Not a comprehensive reply, but here are some relevant snippets from csv_to_static.py that might point you in the right direction, hopefully somewhat parseable:

import pandas as pd
df = pd.read_csv(filename)

def get_text_indices(col):
    values = list(set(col))
    val_dict = {value: i for i, value in enumerate(values)}
    return [val_dict[v] for v in col], [str(s) for s in values]

def get_datasource():
    # ..... snip .... #
    for name in df.columns:
        col = df[name]
        # ..... snip .... #
        elif datatype == 'text' or datatype == 'multitext':
            indices, values = get_text_indices(col)
            col_desc['values'] = values
            df[name] = indices

So then the datasources.json has an array of values for the corresponding column, and the binary should have numeric indices into that array...

Regards, Peter

will-moore commented 1 year ago

Thanks for that.

I used that code in https://github.com/will-moore/omero-mdv/commit/4ca4748b9d63fe5ef32536dbdfa07433c864cb8a

That uses the indices as values for text columns. And it renders the indices if I set the column type to "integer":

Screenshot 2023-06-12 at 22 45 17

If I remove that (so the column should render the values) https://github.com/will-moore/omero-mdv/commit/4d910aaf1abc8a355d946f7aa8abfb332f0c8353 I get unexpected values:

Screenshot 2023-06-12 at 22 24 25

printing the indices and values gives me:

strig indices, vals [1, 0, 2, 2, 0, 0, 1, 2, 1, 1, 1, 2, 1, 2, 0, 2, 1, 1, 1, 0, 1, 0, 1, 1, 0, 2, 1, 2, 2, 1, 1, 1, 0, 2, 2, 0, 1, 0, 1, 0, 0, 1, 2, 2, 0, 0, 1, 0, 2, 1, 1, 0, 1, 0, 0, 2, 1, 2, 2, 1, 1, 0, 2, 0, 0, 2, 1, 0, 2, 1, 0, 2, 0, 0, 0, 1, 1, 1, 2, 1, 0, 1, 0, 2, 2, 1, 2, 1, 0, 0, 2, 2, 1, 2, 2, 0] ['Low', 'High', 'Medium']

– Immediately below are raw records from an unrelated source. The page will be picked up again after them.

## src/hdl/par_pkg.sv

```systemverilog
`default_nettype none

package par_pkg;

	// Worker cores sharing one loop
	localparam int N_CORE = 4;

	// Loop index and stride, both signed
	localparam int IDX_WIDTH = 32;

	// Iteration count from the host
	localparam int CNT_WIDTH = 12;

	// Partial and total sums wrap modulo 2^32
	localparam int SUM_WIDTH = 32;

	// Loop controller states
	typedef enum logic [1:0] {
		IDLE,
		RUN,
		FINISH,
		RELEASE
	} fork_state_t;

endpackage

`default_nettype wire

```

## src/hdl/worker_pkg.sv

```systemverilog
`default_nettype none

package worker_pkg;

	// Operand bits walked by the shift-add squarer
	localparam int MUL_WIDTH = 32;

	// Worker states
	typedef enum logic [1:0] {
		IDLE,
		ASK,
		MULT
	} work_state_t;

endpackage

`default_nettype wire

```

## src/hdl/fork_ctrl.sv

```systemverilog
`timescale 1ns/1ps
`default_nettype none

module fork_ctrl (
	input wire clk,
	input wire rst_n,
	input wire req,
	output logic ack,
	output logic [par_pkg::SUM_WIDTH-1:0] result,
	output logic issue_fork,
	output logic run,
	input wire drained,
	input wire [par_pkg::N_CORE-1:0] ending,
	input wire [par_pkg::N_CORE-1:0][par_pkg::SUM_WIDTH-1:0] part_sum
);

	par_pkg::fork_state_t state;
	logic [par_pkg::SUM_WIDTH-1:0] total;
	logic loop_done;

	// Reduction of the partial sums
	always_comb begin
		logic [par_pkg::SUM_WIDTH-1:0] acc;
		acc = '0;
		for (int i = 0; i < par_pkg::N_CORE; i++) begin
			acc = acc + part_sum[i];
		end
		total = acc;
	end

	// The fork cycle still sees the allocator state of the previous loop,
	// so end detection waits until the new values are loaded
	assign loop_done = (state == par_pkg::RUN) && !issue_fork && drained && (&ending);

	// Workers stop asking once every iteration is handed out
	assign run = (state == par_pkg::RUN) && !drained;

	always_ff @(posedge clk or negedge rst_n) begin
		if (!rst_n) begin
			state <= par_pkg::IDLE;
			ack <= 1'b0;
			issue_fork <= 1'b0;
			result <= '0;
		end else begin
			issue_fork <= 1'b0;
			case (state)
				par_pkg::IDLE, par_pkg::RELEASE: begin
					// Host command sampled here
					if (req) begin
						state <= par_pkg::RUN;
						issue_fork <= 1'b1;
					end else begin
						state <= par_pkg::IDLE;
					end
				end
				par_pkg::RUN: begin
					if (loop_done) begin
						state <= par_pkg::FINISH;
						ack <= 1'b1;
						result <= total;
					end
				end
				par_pkg::FINISH: begin
					// Hold result until the host lets go of req
					if (!req) begin
						state <= par_pkg::RELEASE;
						ack <= 1'b0;
					end
				end
				default: begin
					state <= par_pkg::IDLE;
					ack <= 1'b0;
				end
			endcase
		end
	end

	// ack only comes up when a running loop finishes
	ack_on_finish: assert property (
		@(posedge clk) disable iff (!rst_n)
		$rose(ack) |-> (state == par_pkg::FINISH) && ($past(state) == par_pkg::RUN)
	);

	// Single-cycle fork pulse
	fork_pulse: assert property (
		@(posedge clk) disable iff (!rst_n)
		issue_fork |=> !issue_fork
	);

endmodule

`default_nettype wire

```

## src/hdl/index_alloc.sv

```systemverilog
`timescale 1ns/1ps
`default_nettype none

module index_alloc (
	input wire clk,
	input wire rst_n,
	input wire issue_fork,
	input wire signed [par_pkg::IDX_WIDTH-1:0] start,
	input wire signed [par_pkg::IDX_WIDTH-1:0] stride,
	input wire [par_pkg::CNT_WIDTH-1:0] count,
	input wire [par_pkg::N_CORE-1:0] idx_req,
	output logic [par_pkg::N_CORE-1:0] idx_gnt,
	output logic [par_pkg::N_CORE-1:0][par_pkg::IDX_WIDTH-1:0] idx_val,
	output logic drained
);

	logic signed [par_pkg::IDX_WIDTH-1:0] ctr;
	logic signed [par_pkg::IDX_WIDTH-1:0] strd;
	logic [par_pkg::CNT_WIDTH-1:0] remaining;
	logic [par_pkg::CNT_WIDTH-1:0] n_gnt;
	logic signed [par_pkg::IDX_WIDTH-1:0] step;

	// Prefix ranking in core order
	// The k-th granted core gets ctr + k*stride
	always_comb begin
		logic [par_pkg::CNT_WIDTH-1:0] rank;
		logic signed [par_pkg::IDX_WIDTH-1:0] off;
		rank = '0;
		off = '0;
		for (int i = 0; i < par_pkg::N_CORE; i++) begin
			idx_gnt[i] = idx_req[i] && (rank < remaining);
			idx_val[i] = ctr + off;
			if (idx_gnt[i]) begin
				rank = rank + 1'b1;
				off = off + strd;
			end
		end
		n_gnt = rank;
		step = off;
	end

	assign drained = (remaining == '0);

	always_ff @(posedge clk or negedge rst_n) begin
		if (!rst_n) begin
			remaining <= '0;
		end else if (issue_fork) begin
			remaining <= count;
		end else begin
			remaining <= remaining - n_gnt;
		end
	end

	// Loop counter and stride, loaded by each fork
	always_ff @(posedge clk) begin
		if (issue_fork) begin
			ctr <= start;
			strd <= stride;
		end else begin
			ctr <= ctr + step;
		end
	end

	// Never hand out more iterations than are left, so the count never wraps
	gnt_cap: assert property (
		@(posedge clk) disable iff (!rst_n)
		!issue_fork |=> remaining <= $past(remaining)
	);

endmodule

`default_nettype wire

```

## src/hdl/worker_core.sv

```systemverilog
`timescale 1ns/1ps
`default_nettype none

module worker_core (
	input wire clk,
	input wire rst_n,
	input wire issue_fork,
	input wire run,
	output logic idx_req,
	input wire idx_gnt,
	input wire signed [par_pkg::IDX_WIDTH-1:0] idx_val,
	output logic ending,
	output logic [par_pkg::SUM_WIDTH-1:0] part_sum
);

	worker_pkg::work_state_t state;

	// Shift-add datapath
	logic [worker_pkg::MUL_WIDTH-1:0] mag;
	logic [worker_pkg::MUL_WIDTH-1:0] mcand;
	logic [worker_pkg::MUL_WIDTH-1:0] mplier;
	logic [par_pkg::SUM_WIDTH-1:0] prod;
	logic [par_pkg::SUM_WIDTH-1:0] prod_next;
	logic mult_last;

	// Square of a negative index equals square of its magnitude
	assign mag = idx_val[par_pkg::IDX_WIDTH-1] ? -idx_val : idx_val;

	assign prod_next = prod + (mplier[0] ? mcand : '0);

	// Stop once no higher multiplier bit is set
	assign mult_last = (mplier[worker_pkg::MUL_WIDTH-1:1] == '0);

	assign idx_req = (state == worker_pkg::ASK);
	assign ending = (state == worker_pkg::IDLE);

	always_ff @(posedge clk or negedge rst_n) begin
		if (!rst_n) begin
			state <= worker_pkg::IDLE;
		end else begin
			case (state)
				worker_pkg::IDLE: begin
					if (issue_fork) begin
						state <= worker_pkg::ASK;
					end
				end
				worker_pkg::ASK: begin
					if (idx_gnt) begin
						state <= worker_pkg::MULT;
					end else if (!run) begin
						// Nothing left to hand out
						state <= worker_pkg::IDLE;
					end
				end
				worker_pkg::MULT: begin
					if (mult_last) begin
						state <= run ? worker_pkg::ASK : worker_pkg::IDLE;
					end
				end
				default: begin
					state <= worker_pkg::IDLE;
				end
			endcase
		end
	end

	// Running sum, cleared by each fork
	always_ff @(posedge clk or negedge rst_n) begin
		if (!rst_n) begin
			part_sum <= '0;
		end else if (issue_fork) begin
			part_sum <= '0;
		end else if (state == worker_pkg::MULT && mult_last) begin
			part_sum <= part_sum + prod_next;
		end
	end

	always_ff @(posedge clk) begin
		if (state == worker_pkg::ASK && idx_gnt) begin
			mcand <= mag;
			mplier <= mag;
			prod <= '0;
		end else if (state == worker_pkg::MULT) begin
			prod <= prod_next;
			mcand <= mcand << 1;
			mplier <= mplier >> 1;
		end
	end

	// The allocator grants only cores that are asking
	gnt_needs_req: assert property (
		@(posedge clk) disable iff (!rst_n)
		idx_gnt |-> idx_req
	);

endmodule

`default_nettype wire

```

## src/hdl/par_loop_top.sv

```systemverilog
`timescale 1ns/1ps
`default_nettype none

module par_loop_top (
	input wire clk,
	input wire rst_n,
	input wire req,
	input wire signed [par_pkg::IDX_WIDTH-1:0] start,
	input wire signed [par_pkg::IDX_WIDTH-1:0] stride,
	input wire [par_pkg::CNT_WIDTH-1:0] count,
	output logic ack,
	output logic [par_pkg::SUM_WIDTH-1:0] result
);

	// Fork control
	logic issue_fork;
	logic run;
	logic drained;

	// Per-core status back to the controller
	logic [par_pkg::N_CORE-1:0] ending;
	logic [par_pkg::N_CORE-1:0][par_pkg::SUM_WIDTH-1:0] part_sum;

	// Iteration requests and grants
	logic [par_pkg::N_CORE-1:0] idx_req;
	logic [par_pkg::N_CORE-1:0] idx_gnt;
	logic [par_pkg::N_CORE-1:0][par_pkg::IDX_WIDTH-1:0] idx_val;

	fork_ctrl fork_ctrl_i (
		.clk(clk),
		.rst_n(rst_n),
		.req(req),
		.ack(ack),
		.result(result),
		.issue_fork(issue_fork),
		.run(run),
		.drained(drained),
		.ending(ending),
		.part_sum(part_sum)
	);

	// Host command values stay stable while req is high
	index_alloc index_alloc_i (
		.clk(clk),
		.rst_n(rst_n),
		.issue_fork(issue_fork),
		.start(start),
		.stride(stride),
		.count(count),
		.idx_req(idx_req),
		.idx_gnt(idx_gnt),
		.idx_val(idx_val),
		.drained(drained)
	);

	for (genvar i = 0; i < par_pkg::N_CORE; i++) begin : g_worker
		worker_core worker_i (
			.clk(clk),
			.rst_n(rst_n),
			.issue_fork(issue_fork),
			.run(run),
			.idx_req(idx_req[i]),
			.idx_gnt(idx_gnt[i]),
			.idx_val(idx_val[i]),
			.ending(ending[i]),
			.part_sum(part_sum[i])
		);
	end

endmodule

`default_nettype wire

```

So I think I need to dig into the JavaScript to work out what's going on. But I currently don't have an easy way to run vite.js dev server and embed that into omero-mdv - so that might be what I try next... but I'm currently relying on the prod build with base: ./ to give me relative links....

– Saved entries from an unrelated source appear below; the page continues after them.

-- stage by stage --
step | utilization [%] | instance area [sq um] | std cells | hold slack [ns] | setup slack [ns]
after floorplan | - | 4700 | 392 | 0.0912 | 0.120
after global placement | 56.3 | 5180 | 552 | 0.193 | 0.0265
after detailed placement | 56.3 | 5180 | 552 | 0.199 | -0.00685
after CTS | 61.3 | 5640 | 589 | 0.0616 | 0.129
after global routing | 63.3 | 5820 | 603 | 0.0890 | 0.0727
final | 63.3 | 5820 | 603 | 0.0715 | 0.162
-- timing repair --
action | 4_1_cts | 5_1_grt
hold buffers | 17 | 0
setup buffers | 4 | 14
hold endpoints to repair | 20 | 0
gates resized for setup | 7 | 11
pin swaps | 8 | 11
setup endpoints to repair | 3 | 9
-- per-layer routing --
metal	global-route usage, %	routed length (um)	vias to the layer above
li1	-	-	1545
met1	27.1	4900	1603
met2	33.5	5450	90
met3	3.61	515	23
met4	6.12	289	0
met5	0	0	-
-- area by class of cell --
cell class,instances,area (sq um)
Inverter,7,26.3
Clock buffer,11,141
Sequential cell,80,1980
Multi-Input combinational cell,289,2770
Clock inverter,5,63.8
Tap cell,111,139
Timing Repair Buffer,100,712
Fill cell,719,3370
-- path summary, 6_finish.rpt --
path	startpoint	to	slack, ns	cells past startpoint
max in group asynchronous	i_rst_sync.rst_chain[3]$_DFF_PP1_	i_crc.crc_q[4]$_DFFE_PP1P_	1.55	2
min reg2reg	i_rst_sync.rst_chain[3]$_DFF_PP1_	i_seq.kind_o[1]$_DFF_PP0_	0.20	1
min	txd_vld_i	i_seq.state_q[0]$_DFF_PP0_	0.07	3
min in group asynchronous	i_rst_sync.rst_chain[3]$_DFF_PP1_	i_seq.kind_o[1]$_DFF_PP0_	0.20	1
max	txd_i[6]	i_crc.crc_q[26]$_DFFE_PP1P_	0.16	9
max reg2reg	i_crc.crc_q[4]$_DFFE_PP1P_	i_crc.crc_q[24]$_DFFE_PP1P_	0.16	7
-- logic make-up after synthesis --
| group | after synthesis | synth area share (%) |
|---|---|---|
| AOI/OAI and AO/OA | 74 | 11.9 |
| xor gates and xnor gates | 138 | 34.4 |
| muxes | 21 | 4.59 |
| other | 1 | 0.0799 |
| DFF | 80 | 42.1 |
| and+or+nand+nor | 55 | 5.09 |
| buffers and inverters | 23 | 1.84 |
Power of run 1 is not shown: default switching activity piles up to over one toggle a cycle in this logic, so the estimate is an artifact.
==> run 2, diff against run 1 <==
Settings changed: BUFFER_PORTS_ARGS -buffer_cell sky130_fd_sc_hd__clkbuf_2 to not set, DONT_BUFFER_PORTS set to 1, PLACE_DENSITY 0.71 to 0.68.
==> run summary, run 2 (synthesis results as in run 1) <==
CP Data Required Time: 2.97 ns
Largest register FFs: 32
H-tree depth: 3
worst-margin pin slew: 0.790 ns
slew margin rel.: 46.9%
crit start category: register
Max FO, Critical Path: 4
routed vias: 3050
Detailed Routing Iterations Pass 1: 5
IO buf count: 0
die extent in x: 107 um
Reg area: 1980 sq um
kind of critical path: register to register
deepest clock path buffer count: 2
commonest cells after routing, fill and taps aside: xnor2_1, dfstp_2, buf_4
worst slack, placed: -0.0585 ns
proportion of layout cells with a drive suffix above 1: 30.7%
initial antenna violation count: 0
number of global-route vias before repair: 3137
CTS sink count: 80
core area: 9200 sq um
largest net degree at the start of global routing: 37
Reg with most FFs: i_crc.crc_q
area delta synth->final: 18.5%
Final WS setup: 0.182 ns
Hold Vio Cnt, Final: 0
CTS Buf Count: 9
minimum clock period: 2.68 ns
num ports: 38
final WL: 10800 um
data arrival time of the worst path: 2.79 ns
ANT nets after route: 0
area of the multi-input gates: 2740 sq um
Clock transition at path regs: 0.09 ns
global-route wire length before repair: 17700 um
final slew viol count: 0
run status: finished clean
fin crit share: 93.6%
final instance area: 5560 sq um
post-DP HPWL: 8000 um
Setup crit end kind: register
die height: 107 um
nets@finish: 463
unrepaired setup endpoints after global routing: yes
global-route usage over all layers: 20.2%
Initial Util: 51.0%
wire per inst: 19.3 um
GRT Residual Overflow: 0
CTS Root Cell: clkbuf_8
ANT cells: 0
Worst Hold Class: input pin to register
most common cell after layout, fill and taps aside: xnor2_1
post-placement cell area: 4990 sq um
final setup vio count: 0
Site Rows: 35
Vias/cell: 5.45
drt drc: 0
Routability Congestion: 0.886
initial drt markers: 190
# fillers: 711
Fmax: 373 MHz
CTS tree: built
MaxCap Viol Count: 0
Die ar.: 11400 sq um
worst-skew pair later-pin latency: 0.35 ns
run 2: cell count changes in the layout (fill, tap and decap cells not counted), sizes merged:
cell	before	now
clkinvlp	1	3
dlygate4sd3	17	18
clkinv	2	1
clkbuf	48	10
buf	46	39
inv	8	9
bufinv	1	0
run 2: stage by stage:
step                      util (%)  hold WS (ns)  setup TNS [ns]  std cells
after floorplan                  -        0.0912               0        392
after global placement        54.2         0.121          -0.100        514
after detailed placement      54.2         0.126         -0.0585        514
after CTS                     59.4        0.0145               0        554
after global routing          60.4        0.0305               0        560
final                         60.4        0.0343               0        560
### config.mk
export PLATFORM = sky130hd
export DESIGN_NAME = exec_unit_top
export DESIGN_NICKNAME = d
export VERILOG_FILES = /design/src/hw/pkg_dtypes.sv /design/src/hw/instr_queue.sv /design/src/hw/reg_file.sv /design/src/hw/alu_comb.sv /design/src/hw/alu.sv /design/src/hw/exec_unit_top.sv
export SDC_FILE = /design/constraint.sdc
export NUM_CORES = 1
export LEC_CHECK = 0
export BUFFER_PORTS_ARGS = -buffer_cell sky130_fd_sc_hd__buf_2
export CAP_MARGIN = 10
export CELL_PAD_IN_SITES_DETAIL_PLACEMENT = 0
export CELL_PAD_IN_SITES_GLOBAL_PLACEMENT = 2
export CORE_UTILIZATION = 25
export DETAILED_ROUTE_END_ITERATION = 6
export GPL_ROUTABILITY_DRIVEN = 0
export PLACE_DENSITY_LB_ADDON = 0.1
export RECOVER_POWER = 50
export SLEW_MARGIN = 5
export SYNTH_ARGS = -nofsm -noshare
export SYNTH_HDL_FRONTEND = slang
export SYNTH_SLANG_ARGS = --single-unit
### constraint.sdc
create_clock -name clk -period 8.6 [get_ports clk]
set_clock_uncertainty 0.15 [all_clocks]
set_input_delay 0.43 -clock clk [delete_from_list [all_inputs] [get_ports clk]]
set_output_delay 0.43 -clock clk [all_outputs]
set_load 0.01 [all_outputs]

xinaesthete commented 1 year ago

You may want to try running the pjt-dev branch to get the vite dev server to work, if you haven't already.

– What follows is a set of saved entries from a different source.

### src/logic/cache_pkg.sv
package cache_pkg;

	localparam int ADDR_W  = 16;            // byte address width
	localparam int DATA_W  = 16;            // pipeline word width
	localparam int TAG_W   = 5;             // tag bits at the top of the address
	localparam int INDEX_W = 7;             // set index bits
	localparam int WORDS   = 8;             // words per block
	localparam int SETS    = 1 << INDEX_W;  // one block per set, 128 sets
	localparam int WORD_W  = $clog2(WORDS); // word index inside a block

	typedef logic [DATA_W-1:0] data_t; // one cached word

	// addr : tttt tsss ssss wwwb
	typedef struct packed {
		logic [TAG_W-1:0]   tag;      // compared against the stored tag
		logic [INDEX_W-1:0] index;    // selects the set
		logic [WORD_W-1:0]  word;     // selects the word in the block
		logic               byte_sel; // ignored, word accesses only
	} cache_addr_t;

	typedef struct packed {
		logic             valid; // block holds memory data
		logic [TAG_W-1:0] tag;   // tag of the resident block
	} meta_t;

	typedef struct packed {
		logic        read;  // pipeline load
		logic        write; // pipeline store, never together with read
		cache_addr_t addr;  // byte address of the access
		data_t       wdata; // store data
	} cache_req_t;

	typedef struct packed {
		logic              read;  // level, held for the whole fill
		logic              write; // one cycle per store
		logic [ADDR_W-1:0] addr;  // fill address or store address
		data_t             wdata; // store data, write through
	} mem_req_t;

	typedef struct packed {
		logic              busy;    // fill in progress
		logic [WORD_W-1:0] word;    // word being fetched
		logic              word_we; // memory word arrived this cycle
		logic              tag_we;  // last word, tag goes in now
	} fill_ctl_t;

endpackage

### src/logic/cache_bank.sv
module cache_bank #(
	parameter type entry_t = cache_pkg::data_t, // payload stored per set
	parameter int  DEPTH   = cache_pkg::SETS    // entries, one per set
) (
	input  logic                     clk,
	input  logic                     arst_n,
	input  logic                     we,     // write strobe
	input  logic [$clog2(DEPTH)-1:0] windex, // write set
	input  entry_t                   wentry, // write payload
	input  logic [$clog2(DEPTH)-1:0] rindex, // read set
	output entry_t                   rentry  // read payload, combinational
);

	entry_t mem [DEPTH]; // one entry per set

	// whole array cleared on reset so valid bits start low
	always_ff @(posedge clk or negedge arst_n) begin
		if (!arst_n) begin
			for (int i = 0; i < DEPTH; i++) begin
				mem[i] <= '0; // every set empty
			end
		end else if (we) begin
			mem[windex] <= wentry; // single write port
		end
	end

	assign rentry = mem[rindex]; // async read, same cycle as lookup

endmodule

### config.mk
export PLATFORM = sky130hd
export DESIGN_NAME = cache_bank
export DESIGN_NICKNAME = d
export VERILOG_FILES = /design/src/logic/cache_pkg.sv /design/src/logic/cache_bank.sv
export SDC_FILE = /design/constraint.sdc
export NUM_CORES = 2
export LEC_CHECK = 0
export BUFFER_PORTS_ARGS = -buffer_cell sky130_fd_sc_hd__buf_2
export CORE_MARGIN = 5
export CORE_UTILIZATION = 50
export CTS_BUF_LIST = sky130_fd_sc_hd__clkbuf_8 sky130_fd_sc_hd__clkbuf_16
export CTS_CLUSTER_SIZE = 14
export DETAILED_ROUTE_END_ITERATION = 12
export PLACE_DENSITY = 0.65
export SLEW_MARGIN = 20
export SYNTH_ARGS = -nofsm -noshare
export SYNTH_HDL_FRONTEND = slang
export SYNTH_SLANG_ARGS = --single-unit
### constraint.sdc
create_clock -name clk -period 5.1 [get_ports clk]
set_input_delay 0.51 -clock clk [delete_from_list [all_inputs] [get_ports clk]]
set_output_delay 0.51 -clock clk [all_outputs]
set_load 0.1 [all_outputs]
==> reports/results.ini <==
[yosys]
synth.area.top_cells = dfrtp_1 (55%), mux2_2 (25%), mux4_2 (16%)
synth_cell_types = 17
avgSynthCellArea_sq_um = 16.8
synth_area_sq_um = 92400
seq_area_frac_synth_pct = 55.4
ys_warn_count = 0
synth_top_area_share_pct = 55.4
yosysTopAreaCell = dfrtp_1
synth_seq_cells = 2048
syn_nets = 5522
netlist_instances = 5489

[finish]
reg_top3 = mem: 2048 flops
top_register = mem
fin_cells = 8086
layout_common_cells = mux2_2 (2064), dfrtp_1 (2048), mux4_2 (672), clkbuf_16 (211), buf_4 (198)
syn_to_final_growth_pct = 11.6
layout-drive-gt1-share_pct = 60.7
largest_register_ff_count = 2048
final_common_cell = mux2_2
fillers = 14300
fin_nets = 5478

[cts]
cts_tree = done
cts_root_buf = clkbuf_16
clock-sinks = 2048
cts_buffers = 211
clock_latency_ps = 830
htree_num_levels = 4
postCtsSetupBuffers = 0
post_cts_resized = 0
clkSlewWorstSetupHoldPaths_ps = 60
clk_path_buf_depth = 3

[setup_path]
critPathMaxStageDelay_ps = 480
r2r-start = mem[1236]
critPathLaunchType = primary input
cp.arrival_ps = 3750
cp.required_ps = 4590
critPathKind = in2out
critPathMaxFanout = 23
crit_chain = buf_8 > buf_12 > buf_4 > buf_4 > mux4_2 > mux4_2 > mux4_2 > mux2_2 > buf_2
crit_path_start = rindex[0]
worst_path_most_repeated_cell = mux4_2
endpoint_kind = output port
critPathSlowestCell = mux4_2

[power_and_ir_drop]
pwr-share-clk_pct = 40.9
ir_drop_v = 0.000356
switchingPower_w = 0.00906
combPwrFrac_pct = 10.5
leakage_nw = 48.9
p_per_area_nw_per_um2 = 363
internal_power_w = 0.0285
seqPwrFrac_pct = 48.5
switching_share_pct = 24.1

[flow_run]
cap_violations = 0

[detailed_routing]
finalWirelength_um = 236000
post_drt_wl_per_cell_um = 29.2
viasPerCell = 6.13
vias = 49600
first_pass_iters = 5
drc_errors = 0
ant_nets = 0
drtIter0Drc = 3968

[timing]
clock.fmax_mhz = 235
holdWs_ps = 276
fin_skew_ps = 0
tightestPinTransition_ps = 1180
fin_setup_tns_ps = 0
fin_crit_ps = 4260
final-max-slew-violation-count = 0
slew_headroom_pct = 21.4
fin_crit_sh_pct = 83.5
finalSetupViolCount = 0
grt_setup_unrepaired = false
hold_viol_final = 0

[outcome]
run_status = completed

[die]
initial_core_util_pct = 50.4
die_width_um = 440
dieHeight_um = 440
row_count = 157
core_area_sq_um = 183000
fp.dieArea_sq_um = 194000
io_pins = 49

[global_routing]
grt_pass1_vias = 53100
antenna_found_initial = 17
grt.overflow.total = 0
grt_pass1_wl_um = 361000
track_usage_pct = 25.0
grt_max_degree = 168

[placed_design]
place_hpwl_um = 142000
gp_congestion = 0.802
io_buffers = 48
dp_cells = 7695

[hold_path]
hold_path_class = in2async

-- cells in the mapped netlist --
cell type,count
mux2_2,2064
dfrtp_1,2048
mux4_2,672
clkbuf_1,438
nand2_1,86
buf_2,55
nor2_1,52
buf_1,27
nor3_1,11
buf_4,8
nand2b_1,7
nor4_1,5
or2_2,5
nand3_1,4
nor2b_1,4
and2_1,2
nand4_1,1
-- repair_timing --
| item | in CTS | in global routing |
|---|---|---|
| hold endpoints to repair | 107 | 0 |
| endpoints found under the setup margin | 0 | 0 |
| hold buffers | 1 | 0 |
-- routing by layer --
layer  GRT usage (%)  share of wire, %
met5               0                 0
met1            36.1                45
met4            6.86               2.7
met2            39.7                48
met3            4.39               4.9
-- metrics by stage --
stage / power, W / setup slack [ps] / cell area, sq um / utilization, %
2_1_floorplan: 0.0210 / 1490 / 92400 / -
3_3_place_gp: 0.0223 / 800 / 96100 / 52.4
3_5_place_dp: 0.0225 / 806 / 96100 / 52.4
4_1_cts: 0.0379 / 801 / 103000 / 56.2
5_1_grt: 0.0389 / 739 / 103000 / 56.2
6_report: 0.0375 / 841 / 103000 / 56.2
-- worst max-delay path, delay by kind of cell --
family | cells | cell delay [ps]
muxes | 4 | 1770
buffers and inverters | 5 | 1400
-- logic make-up (layout without fill, tap and decap cells) --
| logic type | after synthesis | after routing | synth area share (%) |
|---|---|---|---|
| multiplexers | 2736 | 2736 | 41.5 |
| AND/OR/NAND/NOR | 177 | 177 | 0.804 |
| flip-flops | 2048 | 2048 | 55.4 |
| buffers and inverters | 528 | 651 | 2.25 |
| other | 0 | 10 | 0 |
-- power by group through the flow --
stage                     clock [W]  combinational [W]  sequential [W]
after floorplan                   0            0.00277          0.0183
after global placement            0            0.00389          0.0184
after detailed placement          0            0.00398          0.0185
after CTS                    0.0157            0.00399          0.0182
after global routing         0.0163            0.00426          0.0184
final                        0.0153            0.00395          0.0182
-- worst paths after layout --
path	slack, ps	endpoint	cells past startpoint
worst max-delay path	840	rentry[3]	9
worst max register to register	4300	mem[1236]	1
max in group asynchronous	3110	mem[673]	3
worst min register to register	500	mem[1854]	1
worst min-delay path	280	mem[1398]	2
min in group clk	320	mem[487]	2
-- layout make-up --
| type | instances | area [sq um] | area share, % |
|---|---|---|---|
| sequential | 2048 | 51200 | 49.7 |
| multi-input combinational | 2913 | 39300 | 38.1 |
| clock buffer | 276 | 6170 | 5.98 |
| tap | 2464 | 3080 | 2.99 |
| timing repair buffer | 271 | 2510 | 2.44 |
| clock inverter | 104 | 820 | 0.794 |
| antenna | 10 | 25.0 | 0.0243 |
Power figures use the tool's default switching activity.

xinaesthete commented 1 year ago

That is odd that you're getting those values, hopefully we'll make some sense of it soon...

xinaesthete commented 1 year ago

It's not inconceivable that my code in that script is wrong, I should double-check myself...

martinSergeant commented 1 year ago

In the main branch convert_to_static_pageof MDVProjectwill create a folder that hopefully can be added to any server (I've tried it on githubio and a basic server that is running at the WIMM). You can also use this folder for development - see the python readme.

The method used to convert the data is convert data_to_binary which creates very simple compressed binary files and a .json index for each datasource (I was going to to use the zarr format but ran into some problems, but I think I have solved them now) This data is lazily loaded by the CompressedBinaryDataLoader (https://github.com/Taylor-CCB-Group/MDV/blob/main/src/dataloaders/DataLoaders.js)

The structure of each of column type is described here: https://github.com/Taylor-CCB-Group/MDV/blob/main/docs/extradocs/datasource.md#column-data

will-moore commented 1 year ago

Great, thanks for that. With that info I've got my example working with "text" column and will add support for the other types next... Please feel free to close this issue - cheers!